▶ What needs to be done: From the records below, set down exactly the lines starting with the line that contains "a222oi_1,4,40.0" and going on through the line that contains "area shrank 46%". Nothing else is wanted.

▶ Exercise material:

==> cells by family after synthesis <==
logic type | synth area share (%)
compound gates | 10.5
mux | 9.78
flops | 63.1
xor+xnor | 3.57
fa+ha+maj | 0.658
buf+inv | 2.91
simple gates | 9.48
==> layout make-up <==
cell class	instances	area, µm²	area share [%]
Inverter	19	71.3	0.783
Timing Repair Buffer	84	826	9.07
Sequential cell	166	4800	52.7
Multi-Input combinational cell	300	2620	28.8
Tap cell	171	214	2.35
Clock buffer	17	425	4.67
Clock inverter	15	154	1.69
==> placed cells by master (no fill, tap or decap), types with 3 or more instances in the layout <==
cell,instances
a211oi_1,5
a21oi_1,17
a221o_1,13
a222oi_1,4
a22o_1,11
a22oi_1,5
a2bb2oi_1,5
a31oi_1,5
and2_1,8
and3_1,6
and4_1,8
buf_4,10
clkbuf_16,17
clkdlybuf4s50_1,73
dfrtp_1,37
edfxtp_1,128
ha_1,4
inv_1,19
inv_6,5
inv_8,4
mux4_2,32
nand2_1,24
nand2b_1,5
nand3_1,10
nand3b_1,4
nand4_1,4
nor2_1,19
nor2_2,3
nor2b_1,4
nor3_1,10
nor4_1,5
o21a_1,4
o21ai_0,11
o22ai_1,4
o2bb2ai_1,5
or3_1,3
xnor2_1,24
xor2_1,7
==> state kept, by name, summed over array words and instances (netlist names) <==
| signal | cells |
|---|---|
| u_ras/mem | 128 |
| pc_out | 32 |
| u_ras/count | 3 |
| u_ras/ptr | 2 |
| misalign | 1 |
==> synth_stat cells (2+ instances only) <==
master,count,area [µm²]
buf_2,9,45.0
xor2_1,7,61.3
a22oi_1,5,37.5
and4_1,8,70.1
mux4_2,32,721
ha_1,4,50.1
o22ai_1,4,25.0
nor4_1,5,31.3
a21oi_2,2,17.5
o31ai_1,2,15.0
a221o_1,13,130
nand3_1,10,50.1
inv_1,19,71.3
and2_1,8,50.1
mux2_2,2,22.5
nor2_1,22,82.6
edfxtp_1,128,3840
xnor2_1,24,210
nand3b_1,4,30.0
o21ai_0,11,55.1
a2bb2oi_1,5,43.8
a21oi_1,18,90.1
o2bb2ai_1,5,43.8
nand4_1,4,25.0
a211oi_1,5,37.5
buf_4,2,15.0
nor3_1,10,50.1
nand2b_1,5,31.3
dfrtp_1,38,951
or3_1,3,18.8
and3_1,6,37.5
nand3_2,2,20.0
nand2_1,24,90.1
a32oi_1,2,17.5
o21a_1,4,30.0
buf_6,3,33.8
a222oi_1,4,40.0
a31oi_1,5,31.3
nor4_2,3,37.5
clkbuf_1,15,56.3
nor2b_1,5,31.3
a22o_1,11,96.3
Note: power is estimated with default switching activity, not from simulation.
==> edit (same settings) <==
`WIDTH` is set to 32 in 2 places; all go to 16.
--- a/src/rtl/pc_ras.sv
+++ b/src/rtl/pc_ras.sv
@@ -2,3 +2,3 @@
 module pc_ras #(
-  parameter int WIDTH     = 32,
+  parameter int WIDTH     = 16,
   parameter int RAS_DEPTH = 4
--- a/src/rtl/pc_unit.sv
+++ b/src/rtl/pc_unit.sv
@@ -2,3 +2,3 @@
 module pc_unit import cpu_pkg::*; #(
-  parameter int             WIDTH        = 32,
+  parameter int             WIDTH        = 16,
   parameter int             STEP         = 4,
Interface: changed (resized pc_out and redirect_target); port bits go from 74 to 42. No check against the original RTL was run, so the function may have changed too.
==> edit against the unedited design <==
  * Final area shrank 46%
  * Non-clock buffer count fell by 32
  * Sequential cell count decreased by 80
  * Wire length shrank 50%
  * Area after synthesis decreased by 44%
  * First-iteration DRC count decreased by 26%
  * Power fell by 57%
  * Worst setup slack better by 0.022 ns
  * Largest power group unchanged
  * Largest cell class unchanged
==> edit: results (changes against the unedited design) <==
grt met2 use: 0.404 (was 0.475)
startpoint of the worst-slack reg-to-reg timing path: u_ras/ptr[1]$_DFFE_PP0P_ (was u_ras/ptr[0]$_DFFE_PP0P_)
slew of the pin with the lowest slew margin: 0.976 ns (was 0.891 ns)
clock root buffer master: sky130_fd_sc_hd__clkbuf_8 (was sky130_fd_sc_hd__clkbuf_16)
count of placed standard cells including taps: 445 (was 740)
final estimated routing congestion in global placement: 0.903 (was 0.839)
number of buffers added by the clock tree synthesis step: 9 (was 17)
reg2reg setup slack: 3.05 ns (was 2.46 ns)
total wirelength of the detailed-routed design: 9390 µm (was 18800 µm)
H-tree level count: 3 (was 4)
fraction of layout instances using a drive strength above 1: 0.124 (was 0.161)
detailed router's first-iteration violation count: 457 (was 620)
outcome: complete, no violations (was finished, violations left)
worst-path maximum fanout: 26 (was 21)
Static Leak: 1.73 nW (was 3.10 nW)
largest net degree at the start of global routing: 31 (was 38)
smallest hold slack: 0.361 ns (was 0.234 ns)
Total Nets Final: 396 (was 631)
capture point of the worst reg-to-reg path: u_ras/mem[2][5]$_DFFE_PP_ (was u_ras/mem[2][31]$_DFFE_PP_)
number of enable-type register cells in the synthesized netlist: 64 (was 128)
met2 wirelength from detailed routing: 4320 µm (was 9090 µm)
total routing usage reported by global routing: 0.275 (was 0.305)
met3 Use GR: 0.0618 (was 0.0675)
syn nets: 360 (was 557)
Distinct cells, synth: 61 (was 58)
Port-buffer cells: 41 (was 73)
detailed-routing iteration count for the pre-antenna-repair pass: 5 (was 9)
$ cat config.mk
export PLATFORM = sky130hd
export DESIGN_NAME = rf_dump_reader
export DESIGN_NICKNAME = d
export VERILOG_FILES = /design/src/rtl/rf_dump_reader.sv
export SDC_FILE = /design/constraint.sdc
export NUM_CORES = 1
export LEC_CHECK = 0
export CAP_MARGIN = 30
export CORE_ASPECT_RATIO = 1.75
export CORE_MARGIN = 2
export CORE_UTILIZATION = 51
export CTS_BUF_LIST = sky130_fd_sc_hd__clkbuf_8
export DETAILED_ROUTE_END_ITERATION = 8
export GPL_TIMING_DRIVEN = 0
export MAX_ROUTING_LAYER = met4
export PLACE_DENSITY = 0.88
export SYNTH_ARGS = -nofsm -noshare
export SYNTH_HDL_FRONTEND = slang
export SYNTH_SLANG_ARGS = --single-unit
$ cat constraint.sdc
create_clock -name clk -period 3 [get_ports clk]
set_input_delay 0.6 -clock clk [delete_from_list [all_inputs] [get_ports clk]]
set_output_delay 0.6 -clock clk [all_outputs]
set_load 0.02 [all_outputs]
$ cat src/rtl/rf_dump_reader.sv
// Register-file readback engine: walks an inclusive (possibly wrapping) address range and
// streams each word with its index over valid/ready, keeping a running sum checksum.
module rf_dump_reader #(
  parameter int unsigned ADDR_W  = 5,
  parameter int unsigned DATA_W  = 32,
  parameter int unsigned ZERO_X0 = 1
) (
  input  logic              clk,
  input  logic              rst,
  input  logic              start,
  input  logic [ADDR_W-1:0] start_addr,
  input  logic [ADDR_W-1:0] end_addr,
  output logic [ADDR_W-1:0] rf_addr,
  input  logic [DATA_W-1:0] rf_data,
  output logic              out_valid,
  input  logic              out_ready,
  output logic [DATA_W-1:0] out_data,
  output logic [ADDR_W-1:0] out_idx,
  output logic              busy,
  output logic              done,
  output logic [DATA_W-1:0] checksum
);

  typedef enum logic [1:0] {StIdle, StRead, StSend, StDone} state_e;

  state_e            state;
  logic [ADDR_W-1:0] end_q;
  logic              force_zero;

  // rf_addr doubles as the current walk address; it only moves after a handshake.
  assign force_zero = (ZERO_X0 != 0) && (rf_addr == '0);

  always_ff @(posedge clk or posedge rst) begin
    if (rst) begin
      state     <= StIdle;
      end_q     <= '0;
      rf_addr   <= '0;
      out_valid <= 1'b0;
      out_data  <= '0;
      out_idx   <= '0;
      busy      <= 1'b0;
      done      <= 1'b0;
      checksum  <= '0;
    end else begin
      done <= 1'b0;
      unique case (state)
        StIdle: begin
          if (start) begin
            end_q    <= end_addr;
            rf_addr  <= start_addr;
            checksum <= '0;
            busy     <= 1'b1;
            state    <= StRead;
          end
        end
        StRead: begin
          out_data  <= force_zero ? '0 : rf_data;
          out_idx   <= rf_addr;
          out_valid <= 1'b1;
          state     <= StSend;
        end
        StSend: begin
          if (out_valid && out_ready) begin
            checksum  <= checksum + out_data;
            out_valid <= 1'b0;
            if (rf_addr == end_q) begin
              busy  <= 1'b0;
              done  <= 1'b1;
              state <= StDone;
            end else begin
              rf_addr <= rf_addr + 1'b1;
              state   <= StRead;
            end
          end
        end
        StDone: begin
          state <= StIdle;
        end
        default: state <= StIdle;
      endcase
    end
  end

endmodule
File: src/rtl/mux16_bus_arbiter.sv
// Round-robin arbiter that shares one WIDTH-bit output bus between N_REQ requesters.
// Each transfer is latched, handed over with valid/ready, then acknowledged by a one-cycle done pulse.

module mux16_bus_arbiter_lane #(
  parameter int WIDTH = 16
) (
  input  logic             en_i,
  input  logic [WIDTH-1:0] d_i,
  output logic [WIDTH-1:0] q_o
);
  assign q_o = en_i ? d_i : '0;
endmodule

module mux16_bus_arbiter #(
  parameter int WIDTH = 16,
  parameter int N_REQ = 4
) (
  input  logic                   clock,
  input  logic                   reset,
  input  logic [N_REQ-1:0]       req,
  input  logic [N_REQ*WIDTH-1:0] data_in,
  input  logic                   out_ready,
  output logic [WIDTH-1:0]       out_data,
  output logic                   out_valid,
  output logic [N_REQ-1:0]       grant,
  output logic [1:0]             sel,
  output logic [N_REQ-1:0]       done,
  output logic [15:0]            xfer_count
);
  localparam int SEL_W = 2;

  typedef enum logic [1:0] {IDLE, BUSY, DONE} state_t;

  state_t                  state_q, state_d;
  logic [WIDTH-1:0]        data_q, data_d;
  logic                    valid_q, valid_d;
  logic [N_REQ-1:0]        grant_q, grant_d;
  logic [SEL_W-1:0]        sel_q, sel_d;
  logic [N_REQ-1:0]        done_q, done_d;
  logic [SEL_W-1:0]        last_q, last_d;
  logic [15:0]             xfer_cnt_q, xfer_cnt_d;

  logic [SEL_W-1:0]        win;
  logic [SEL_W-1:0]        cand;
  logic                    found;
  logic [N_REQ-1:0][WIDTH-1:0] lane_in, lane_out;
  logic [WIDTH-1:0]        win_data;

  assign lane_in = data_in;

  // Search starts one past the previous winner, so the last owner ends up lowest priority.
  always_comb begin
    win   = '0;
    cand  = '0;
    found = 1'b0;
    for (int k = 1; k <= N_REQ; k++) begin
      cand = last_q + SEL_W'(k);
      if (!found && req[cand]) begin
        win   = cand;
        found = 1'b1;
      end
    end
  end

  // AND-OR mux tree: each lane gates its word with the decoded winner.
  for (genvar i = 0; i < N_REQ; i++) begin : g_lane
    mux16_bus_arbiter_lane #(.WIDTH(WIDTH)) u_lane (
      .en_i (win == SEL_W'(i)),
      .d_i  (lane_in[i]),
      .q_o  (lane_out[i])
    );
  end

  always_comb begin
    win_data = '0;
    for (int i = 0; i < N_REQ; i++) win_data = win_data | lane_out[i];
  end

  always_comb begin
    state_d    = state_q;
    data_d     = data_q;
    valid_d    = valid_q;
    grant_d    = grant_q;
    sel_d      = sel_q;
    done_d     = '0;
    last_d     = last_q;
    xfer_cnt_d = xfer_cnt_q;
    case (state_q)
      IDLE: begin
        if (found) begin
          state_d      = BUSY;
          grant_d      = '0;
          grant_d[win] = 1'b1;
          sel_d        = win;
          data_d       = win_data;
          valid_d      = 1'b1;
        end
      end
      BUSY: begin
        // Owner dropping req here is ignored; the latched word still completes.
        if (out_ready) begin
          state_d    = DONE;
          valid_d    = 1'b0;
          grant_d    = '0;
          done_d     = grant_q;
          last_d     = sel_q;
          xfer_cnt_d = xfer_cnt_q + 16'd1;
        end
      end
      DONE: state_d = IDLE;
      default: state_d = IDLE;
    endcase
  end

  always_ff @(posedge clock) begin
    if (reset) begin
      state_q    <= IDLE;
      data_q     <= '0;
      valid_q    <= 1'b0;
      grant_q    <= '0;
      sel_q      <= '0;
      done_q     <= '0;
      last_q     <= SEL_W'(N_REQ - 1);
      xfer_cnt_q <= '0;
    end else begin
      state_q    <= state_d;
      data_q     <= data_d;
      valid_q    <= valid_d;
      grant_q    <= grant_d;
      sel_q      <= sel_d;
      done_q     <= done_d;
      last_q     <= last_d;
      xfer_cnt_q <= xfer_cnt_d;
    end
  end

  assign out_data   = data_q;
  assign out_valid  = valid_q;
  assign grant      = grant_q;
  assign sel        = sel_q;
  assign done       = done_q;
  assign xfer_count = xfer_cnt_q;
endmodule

▶ Output of the exercise:
a222oi_1,4,40.0
a31oi_1,5,31.3
nor4_2,3,37.5
clkbuf_1,15,56.3
nor2b_1,5,31.3
a22o_1,11,96.3
Note: power is estimated with default switching activity, not from simulation.
==> edit (same settings) <==
`WIDTH` is set to 32 in 2 places; all go to 16.
--- a/src/rtl/pc_ras.sv
+++ b/src/rtl/pc_ras.sv
@@ -2,3 +2,3 @@
 module pc_ras #(
-  parameter int WIDTH     = 32,
+  parameter int WIDTH     = 16,
   parameter int RAS_DEPTH = 4
--- a/src/rtl/pc_unit.sv
+++ b/src/rtl/pc_unit.sv
@@ -2,3 +2,3 @@
 module pc_unit import cpu_pkg::*; #(
-  parameter int             WIDTH        = 32,
+  parameter int             WIDTH        = 16,
   parameter int             STEP         = 4,
Interface: changed (resized pc_out and redirect_target); port bits go from 74 to 42. No check against the original RTL was run, so the function may have changed too.
==> edit against the unedited design <==
  * Final area shrank 46%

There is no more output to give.